Primary RE Ltd is a responsible entity that was appointed by members (known as Growers) to replace the insolvent responsible entity of some of Great Southern managed investment schemes.  A managed investment scheme is a form of trust regulated by the Corporations Act.  As well as being the trustee, the responsible entity was also the head tenant of the land on which the plantations were established.  The Growers are beneficiaries of the trust and sub-tenants of the responsible entity.

After the collapse of the Great Southern group, the receivers and managers in control of the land owning companies attempted to terminate the head leases granted to the responsible entity.  The Growers appointed Primary RE Ltd as their replacement responsible entity.  It lodged a caveat and argued that the leases were not properly terminated.  In the alternative, it sought relief from forfeiture of the head leases.  Primary RE Ltd relied on s 601FS, which states that the rights, obligations and liabilities of the former responsible entity in relation to the scheme become the rights, obligations and liabilities of the new responsible entity, and s 601FT, which makes the new responsible entity a party to certain scheme documents.
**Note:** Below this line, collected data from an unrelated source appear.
[config.mk]
export PLATFORM = sky130hd
export DESIGN_NAME = serial_cmd_engine_flat
export DESIGN_NICKNAME = d
export VERILOG_FILES = /design/src/rtl/serial_cmd_engine_if.sv /design/src/rtl/serial_cmd_engine.sv /design/src/flat_wrapper.sv
export SDC_FILE = /design/constraint.sdc
export NUM_CORES = 1
export LEC_CHECK = 0
export ABC_AREA = 1
export BUFFER_PORTS_ARGS = -buffer_cell sky130_fd_sc_hd__buf_2
export CORE_MARGIN = 4
export CORE_UTILIZATION = 52
export DETAILED_ROUTE_END_ITERATION = 7
export PLACE_DENSITY = 0.76
export SYNTH_ARGS = -nofsm -noshare
export SYNTH_HDL_FRONTEND = slang
export SYNTH_SLANG_ARGS = --single-unit
[constraint.sdc]
create_clock -name clk -period 2.1 [get_ports clk]
set_input_delay 0.42 -clock clk [delete_from_list [all_inputs] [get_ports clk]]
set_output_delay 0.42 -clock clk [all_outputs]
set_load 0.01 [all_outputs]
[src/rtl/serial_cmd_engine_if.sv]
// rtl/serial_cmd_engine_if.sv - UART byte-level handshake between engine and transceiver
interface serial_cmd_engine_if;
    logic       rxReady;
    logic [7:0] rxData;
    logic       txBusy;
    logic       txStart;
    logic [7:0] txData;

    modport master (input rxReady, input rxData, input txBusy, output txStart, output txData);
    modport slave  (output rxReady, output rxData, output txBusy, input txStart, input txData);
endinterface

[src/rtl/serial_cmd_engine.sv]
// rtl/serial_cmd_engine.sv - UART command decoder driving config registers, PLL update and histogram streaming
module serial_cmd_engine #(
    parameter int         NUM_BINS   = 32,
    parameter int         BIN_BYTES  = 4,
    parameter int         NUM_PLL    = 6,
    parameter logic [7:0] VERSION    = 8'd24,
    parameter int         RX_TIMEOUT = 1000000
) (
    input  logic                          clk,
    input  logic                          reset,
    serial_cmd_engine_if.master           uart,
    output logic [$clog2(NUM_BINS)-1:0]   hist_addr,
    input  logic [8*BIN_BYTES-1:0]        hist_rdata,
    output logic                          resethist,
    output logic                          disable_line_drivers,
    output logic                          enable_debug_outputs,
    output logic                          passthrough,
    output logic                          useInternalTestPulse,
    output logic                          useExternalTestPulse,
    output logic [2:0]                    vetopmtlast,
    output logic                          updatepll,
    output logic                          pll_clk_src,
    output logic [8*NUM_PLL-1:0]          pll_shifts,
    output logic [7:0]                    err_count,
    output logic [7:0]                    ledIndicators
);
    localparam int AW        = $clog2(NUM_BINS);
    localparam int BUF_BYTES = (BIN_BYTES > 2) ? BIN_BYTES : 2;
    localparam int BUF_W     = 8 * BUF_BYTES;
    localparam int LW        = $clog2(BUF_BYTES + 1);
    localparam int CW        = $clog2(NUM_PLL + 1);
    localparam int TW        = $clog2(RX_TIMEOUT + 1);

    localparam logic [7:0] C_VERSION = 8'd0, C_OUTPUTS = 8'd1, C_PLL = 8'd2, C_PASS = 8'd3,
                           C_HIST = 8'd4, C_VETO = 8'd5, C_RSTPLL = 8'd6, C_TEST = 8'd7,
                           C_STATUS = 8'd8;

    typedef enum logic [2:0] {S_IDLE, S_ARGS, S_EXEC, S_HFETCH, S_SEND, S_SENDWAIT, S_PLLUPD, S_ERR} state_t;

    state_t             r_state, w_next;
    logic [7:0]         r_cmd, r_last_bad, r_err_count, r_led;
    logic [7:0]         r_args [NUM_PLL];
    logic [CW-1:0]      r_cnt;
    logic [TW-1:0]      r_idle;
    logic [AW-1:0]      r_bin;
    logic               r_hist, r_phase;
    logic [BUF_W-1:0]   r_buf;
    logic [LW-1:0]      r_left;
    logic               r_dis, r_dbg, r_pass, r_int, r_ext, r_pll_src;
    logic [2:0]         r_veto;
    logic [8*NUM_PLL-1:0] r_pll;
    logic               w_last_arg, w_timeout, w_last_bin;

    function automatic logic [CW-1:0] arg_count(input logic [7:0] code);
        case (code)
            C_OUTPUTS, C_PASS, C_VETO, C_TEST: return CW'(1);
            C_PLL:                             return CW'(NUM_PLL);
            default:                           return '0;
        endcase
    endfunction

    assign w_last_arg = (r_cnt == arg_count(r_cmd) - CW'(1));
    assign w_timeout  = (r_idle == TW'(RX_TIMEOUT - 1));
    assign w_last_bin = (r_bin == AW'(NUM_BINS - 1));

    always_ff @(posedge clk) begin
        if (reset) r_state <= S_IDLE;
        else       r_state <= w_next;
    end

    always_comb begin
        w_next       = r_state;
        uart.txStart = 1'b0;
        resethist    = 1'b0;
        updatepll    = 1'b0;
        case (r_state)
            S_IDLE: if (uart.rxReady) begin
                if (uart.rxData < 8'd9) w_next = (arg_count(uart.rxData) != '0) ? S_ARGS : S_EXEC;
                else                    w_next = S_ERR;
            end
            S_ARGS: begin
                if (uart.rxReady) begin
                    if (w_last_arg) w_next = S_EXEC;
                end else if (w_timeout) begin
                    w_next = S_ERR;
                end
            end
            S_EXEC: case (r_cmd)
                C_PLL, C_RSTPLL:     w_next = S_PLLUPD;
                C_VERSION, C_STATUS: w_next = S_SEND;
                C_HIST:              w_next = S_HFETCH;
                default:             w_next = S_IDLE;
            endcase
            S_HFETCH: if (r_phase) w_next = S_SEND;
            S_SEND: if (!uart.txBusy) begin
                uart.txStart = 1'b1;
                // Clear is safe here: the last bin was already captured into r_buf.
                resethist    = r_hist && w_last_bin && (r_left == LW'(1));
                w_next       = S_SENDWAIT;
            end
            S_SENDWAIT: begin
                if (r_left != '0)               w_next = S_SEND;
                else if (r_hist && !w_last_bin) w_next = S_HFETCH;
                else                            w_next = S_IDLE;
            end
            S_PLLUPD: begin
                updatepll = 1'b1;
                w_next    = S_IDLE;
            end
            S_ERR:   w_next = S_IDLE;
            default: w_next = S_IDLE;
        endcase
    end

    always_ff @(posedge clk) begin
        if (reset) begin
            r_cmd <= '0; r_last_bad <= '0; r_err_count <= '0; r_led <= '0;
            for (int k = 0; k < NUM_PLL; k++) r_args[k] <= '0;
            r_cnt <= '0; r_idle <= '0; r_bin <= '0; r_hist <= 1'b0; r_phase <= 1'b0;
            r_buf <= '0; r_left <= '0;
            r_dis <= 1'b0; r_dbg <= 1'b0; r_pass <= 1'b0; r_int <= 1'b0; r_ext <= 1'b0;
            r_pll_src <= 1'b0; r_veto <= 3'b001; r_pll <= '0;
        end else begin
            case (r_state)
                S_IDLE: if (uart.rxReady) begin
                    if (uart.rxData < 8'd9) begin
                        r_cmd  <= uart.rxData;
                        r_led  <= uart.rxData;
                        r_cnt  <= '0;
                        r_idle <= '0;
                    end else begin
                        r_last_bad <= uart.rxData;
                    end
                end
                S_ARGS: begin
                    if (uart.rxReady) begin
                        r_args[r_cnt] <= uart.rxData;
                        r_cnt         <= r_cnt + CW'(1);
                        r_idle        <= '0;
                        r_led[7]      <= ~r_led[7];
                    end else begin
                        r_idle <= r_idle + TW'(1);
                        // A stalled command is reported as the command byte itself.
                        if (w_timeout) r_last_bad <= r_cmd;
                    end
                end
                S_EXEC: case (r_cmd)
                    C_VERSION: begin r_buf <= BUF_W'(VERSION); r_left <= LW'(1); r_hist <= 1'b0; end
                    C_STATUS:  begin r_buf <= BUF_W'({r_last_bad, r_err_count}); r_left <= LW'(2); r_hist <= 1'b0; end
                    C_OUTPUTS: begin r_dis <= ~r_args[0][0]; r_dbg <= r_args[0][1]; end
                    C_PLL:     for (int k = 0; k < NUM_PLL; k++) r_pll[8*k +: 8] <= r_args[k];
                    C_PASS:    r_pass <= (r_args[0] != 8'd0);
                    C_HIST:    begin r_bin <= '0; r_hist <= 1'b1; r_phase <= 1'b0; end
                    C_VETO:    r_veto <= r_args[0][2:0];
                    C_RSTPLL:  begin r_pll <= '0; r_pll_src <= 1'b0; end
                    C_TEST:    begin r_int <= r_args[0][0]; r_ext <= r_args[0][1]; end
                    default:   ;
                endcase
                S_HFETCH: begin
                    r_phase <= ~r_phase;
                    if (r_phase) begin
                        r_buf  <= BUF_W'(hist_rdata);
                        r_left <= LW'(BIN_BYTES);
                    end
                end
                S_SEND: if (!uart.txBusy) begin
                    r_buf  <= r_buf >> 8;
                    r_left <= r_left - LW'(1);
                end
                S_SENDWAIT: if (r_left == '0 && r_hist && !w_last_bin) r_bin <= r_bin + AW'(1);
                S_ERR: begin
                    if (r_err_count != 8'hFF) r_err_count <= r_err_count + 8'd1;
                    r_led <= 8'hFF;
                end
                default: ;
            endcase
        end
    end

    assign uart.txData          = r_buf[7:0];
    assign hist_addr            = r_bin;
    assign disable_line_drivers = r_dis;
    assign enable_debug_outputs = r_dbg;
    assign passthrough          = r_pass;
    assign useInternalTestPulse = r_int;
    assign useExternalTestPulse = r_ext;
    assign vetopmtlast          = r_veto;
    assign pll_clk_src          = r_pll_src;
    assign pll_shifts           = r_pll;
    assign err_count            = r_err_count;
    assign ledIndicators        = r_led | (((r_state == S_SEND) || (r_state == S_SENDWAIT) ||
                                            (r_state == S_HFETCH)) ? 8'h40 : 8'h00);
endmodule

[src/flat_wrapper.sv]
// flat-port wrapper written by rule: the top's interface ports become plain ports
module serial_cmd_engine_flat 
#(
    parameter int         NUM_BINS   = 32,
    parameter int         BIN_BYTES  = 4,
    parameter int         NUM_PLL    = 6,
    parameter logic [7:0] VERSION    = 8'd24,
    parameter int         RX_TIMEOUT = 1000000
)
  (clk, reset, hist_addr, hist_rdata, resethist, disable_line_drivers, enable_debug_outputs, passthrough, useInternalTestPulse, useExternalTestPulse, vetopmtlast, updatepll, pll_clk_src, pll_shifts, err_count, ledIndicators, uart_rxReady, uart_rxData, uart_txBusy, uart_txStart, uart_txData);
  serial_cmd_engine_if uart_i ();
  input  logic clk;
  input  logic reset;
  output logic [$clog2(NUM_BINS)-1:0] hist_addr;
  input  logic [8*BIN_BYTES-1:0] hist_rdata;
  output logic resethist;
  output logic disable_line_drivers;
  output logic enable_debug_outputs;
  output logic passthrough;
  output logic useInternalTestPulse;
  output logic useExternalTestPulse;
  output logic [2:0] vetopmtlast;
  output logic updatepll;
  output logic pll_clk_src;
  output logic [8*NUM_PLL-1:0] pll_shifts;
  output logic [7:0] err_count;
  output logic [7:0] ledIndicators;
  input wire logic [$bits(uart_i.rxReady)-1:0] uart_rxReady;
  input wire logic [$bits(uart_i.rxData)-1:0] uart_rxData;
  input wire logic [$bits(uart_i.txBusy)-1:0] uart_txBusy;
  output wire logic [$bits(uart_i.txStart)-1:0] uart_txStart;
  output wire logic [$bits(uart_i.txData)-1:0] uart_txData;
  assign uart_i.rxReady = uart_rxReady;
  assign uart_i.rxData = uart_rxData;
  assign uart_i.txBusy = uart_txBusy;
  assign uart_txStart = uart_i.txStart;
  assign uart_txData = uart_i.txData;
  serial_cmd_engine #(.NUM_BINS(NUM_BINS), .BIN_BYTES(BIN_BYTES), .NUM_PLL(NUM_PLL), .VERSION(VERSION), .RX_TIMEOUT(RX_TIMEOUT)) u_core (.clk(clk), .reset(reset), .uart(uart_i), .hist_addr(hist_addr), .hist_rdata(hist_rdata), .resethist(resethist), .disable_line_drivers(disable_line_drivers), .enable_debug_outputs(enable_debug_outputs), .passthrough(passthrough), .useInternalTestPulse(useInternalTestPulse), .useExternalTestPulse(useExternalTestPulse), .vetopmtlast(vetopmtlast), .updatepll(updatepll), .pll_clk_src(pll_clk_src), .pll_shifts(pll_shifts), .err_count(err_count), .ledIndicators(ledIndicators));
endmodule
==> reports/qor.yml <==
yosys.cell_types.count: 40
final_antenna_net_count: 0
cpMaxStageDelayCell: "dfxtp_2"
cts_root_buf: "clkbuf_16"
cp-end-kind: "output port"
cts_tree: "yes"
fmax_ghz: 0.454
violations: "negative setup slack"
max_stage_delay_ns: 0.36
die_area_um2: 19400
grt_use_total: 0.225
crit_chain: "ha_4 -> nand2_2 -> nor2_2 -> ha_2 -> nand3_2 -> nor3_2 -> buf_2"
p_leak_nw: 4.31
initial_core_util: 0.535
fin_ws_ns: -0.104
overflow: 0
skew_ns: 0.00972
grt_max_degree: 63
r2r_start: "u_core.r_state[1]$_SDFFE_PP0P_"
synth_top_cells_by_count: "273 x nand2_1, 156 x dfxtp_1, 143 x a21oi_1"
detail_route.vias_per_cell: 5.34
synth_ff_type: "dfxtp_1"
final_area_um2: 10700
hold_path_end: "u_core.r_buf[28]$_SDFFE_PP0P_"
grt_pass1_wl_um: 37200
htreeDepth: 1
gp_congestion: 0.923
wire_per_inst_um: 15.1
worstSetupStartpointType: "flop"
clock_latency_ns: 0.50
dp_hpwl_um: 15800
ys_async_sr_fraction: 0
crit_type: "flop to output port"
cts_sinks: 204
antenna_found_initial: 0
synthCells: 1148
die_w_um: 139
worstHoldPathType: "primary input to flop"
drive_above_1_share: 0.190
areaGrowthSynthToFinish_pct: 18.8
period_minus_slack_ns: 2.20
period_share: 1.05
clockBufferDepth: 3
rr_worst_depth: 9
avgSynthCellArea_um2: 7.81
yosys.area.top_type: "dfxtp_1"
grt_pass1_vias: 7543
slew_violations: 0
yosysTopAreaCellShare: 0.348
rows: 47
dr.pass1.iters: 5
max_cap_violations: 0
nets: 1329
die_y_um: 139
clkTransAtPathRegs_ns: 0.06
drc: 0
cp.required_ns: 1.68
r2r_slack_ns: 0.19
ioPinCount: 133
ir_drop_mv: 0.895
setup_viol: 1
yosysWarnings: 0
rsz0062_at_grt: "true"
core_um2: 16800
synthTopCellsByArea: "dfxtp_1 35%, edfxtp_1 16%, nand2_1 11%, a21oi_1 8.0%, nor2_1 5.6%"
outcome: "finished with violations"
synth-edff-count: 48
slew_headroom: 0.544
dr.first_iter.drc_count: 615
crit_fanout: 2
r2r-end: "u_core.r_args[3][6]$_SDFFCE_PN0P_"
syn-cell-area_um2: 8970
holdPathStages: 3
syn-num-nets: 1202
portBuffers: 131
cp_data_arrival_time_ns: 1.78
worst_pin_slew_ns: 0.683
yosysSeqAreaShare: 0.509
synth-seq-cells: 204
power_density_nw_per_um2: 1030
vias: 8068
yosys.cell_count.top_type: "nand2_1"
cts_buffers: 22
cts_hold_repair.buffers: 0
placed_cell_area_um2: 9840
final_util: 0.636
finalWirelength_um: 22800
hold_start: "hist_rdata[28]"
hold_violations: 0
layer usage:
| layer | up-vias | global-route usage | wire length, µm | share of wire |
|---|---|---|---|---|
| li1 | 4036 | - | - | - |
| met1 | 3743 | 0.320 | 10300 | 0.45 |
| met2 | 262 | 0.359 | 10500 | 0.46 |
| met3 | 27 | 0.0470 | 1660 | 0.073 |
| met4 | 0 | 0.0463 | 314 | 0.014 |
| met5 | - | 0 | 0 | 0 |
worst max-delay path by stage:
stage | cells after the start | startpoint | endpoint | slack [ns]
2_1_floorplan | 4 | u_core.r_cnt[2]$_SDFFE_PP0P_ | u_core.r_args[4][0]$_SDFFCE_PN0P_ | 0.24
3_3_place_gp | 9 | uart_rxData[7] | u_core.r_led[1]$_SDFFE_PP0P_ | 0.17
3_5_place_dp | 12 | u_core.r_cmd[7]$_SDFFE_PP0P_ | u_core.r_state[1]$_SDFFE_PP0P_ | 0.15
4_1_cts | 7 | u_core.hist_addr[1]$_SDFFE_PP0P_ | resethist | -0.07
5_1_grt | 7 | u_core.hist_addr[1]$_SDFFE_PP0P_ | resethist | -0.18
6_report | 7 | u_core.hist_addr[1]$_SDFFE_PP0P_ | resethist | -0.10
through the flow:
stage          std cells  TNS [ns]  total power [mW]  hold slack, ns  setup slack, ns
6_report            1512    -0.104              10.9           0.190           -0.104
5_1_grt             1511    -0.181              11.4           0.178           -0.181
4_1_cts             1510   -0.0699              10.9           0.176          -0.0699
3_5_place_dp        1467         0              7.03           0.437            0.145
3_3_place_gp        1467         0              7.00           0.435            0.166
2_1_floorplan       1148         0              6.44           0.426            0.238
where the power goes:
group | switching, mW | internal [mW] | total (mW)
Combinational | 1.69 | 0.832 | 2.52
Sequential | 0.188 | 4.34 | 4.53
Clock | 1.58 | 2.30 | 3.87
Total | 3.45 | 7.47 | 10.9
worst max-delay path: cells and delay by family (launching register included):
family                   cells  cell delay (ns)
adder cells (fa/ha/maj)      2             0.34
buffers and inverters        1             0.16
flip-flops                   1             0.36
AND/OR/NAND/NOR              4             0.42
cells in the final DEF (no fill, tap or decap), types with 16 or more instances in the layout:
master       n
buf_4       32
buf_2      131
a22o_1      16
a21oi_1    143
nand4_1     26
edfxtp_1    48
nor2_1     130
clkbuf_16   23
inv_1       85
nand2_1    270
dfxtp_1    153
nand3_1     56
o21ai_0     56
cell families (layout without fill, tap and decap cells):
family          after synthesis  in the layout  share of synthesized area
buf+inv                     163            306                     0.0809
flops                       204            204                      0.509
xor+xnor                      8              8                    0.00781
compound gates              246            246                      0.148
fa+ha+maj                    10             10                     0.0139
other cells                   1              2                   0.000418
simple gates                516            516                      0.240
flip-flops by register name, summed over array words and instances (netlist names), 3 cells and up:
name,count
u_core.err_count,8
u_core.hist_addr,5
u_core.pll_shifts,48
u_core.r_args,48
u_core.r_buf,32
u_core.r_cmd,8
u_core.r_cnt,3
u_core.r_idle,20
u_core.r_last_bad,8
u_core.r_led,8
u_core.r_left,3
u_core.r_state,3
u_core.vetopmtlast,3
layout make-up:
cell class	instances	area [µm²]
Antenna cell	1	2.50
Clock buffer	29	608
Clock inverter	11	119
Fill cell	1437	6110
Inverter	100	375
Multi-Input combinational cell	781	3750
Sequential cell	204	4570
Tap cell	220	275
Timing Repair Buffer	166	956
timing repair:
action,CTS,global route
pin swaps,4,1
endpoints found under the setup margin,2,15
setup buffers,3,1
gates resized for setup,10,7
endpoints found under the hold margin,0,0
Note: power is estimated with default switching activity, not from simulation.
The case raises a number of interesting issues for leasing lawyers and managed investment scheme lawyers, including:

  • whether a right to seek relief against forfeiture transfers to a replacement responsible entity under ss 601FS and 601FT of the Corporations Act.  One of the arguments in the case is that the right to seek relief from forfeiture is a bare right to sue that cannot ordinarily be assigned.  I am not aware of any cases considering the operation of ss 601FS and 601FT in that context;
  • the requirements of a notice of default under s 146 of the Property Law Act 1958 (Vic), including the description of the breaches in the notice, service of notices on sub-tenants, any requirement to request compensation, the requirement to provide a reasonable time for rectification;  and
  • the impact of delay, the viability of the schemes and other discretionary considerations in seeking relief from forfeiture in the context of an insolvent responsible entity.
The case was heard at the end of March.  I’ll post a comment when the judgment is handed down.  Any comments would be appreciated.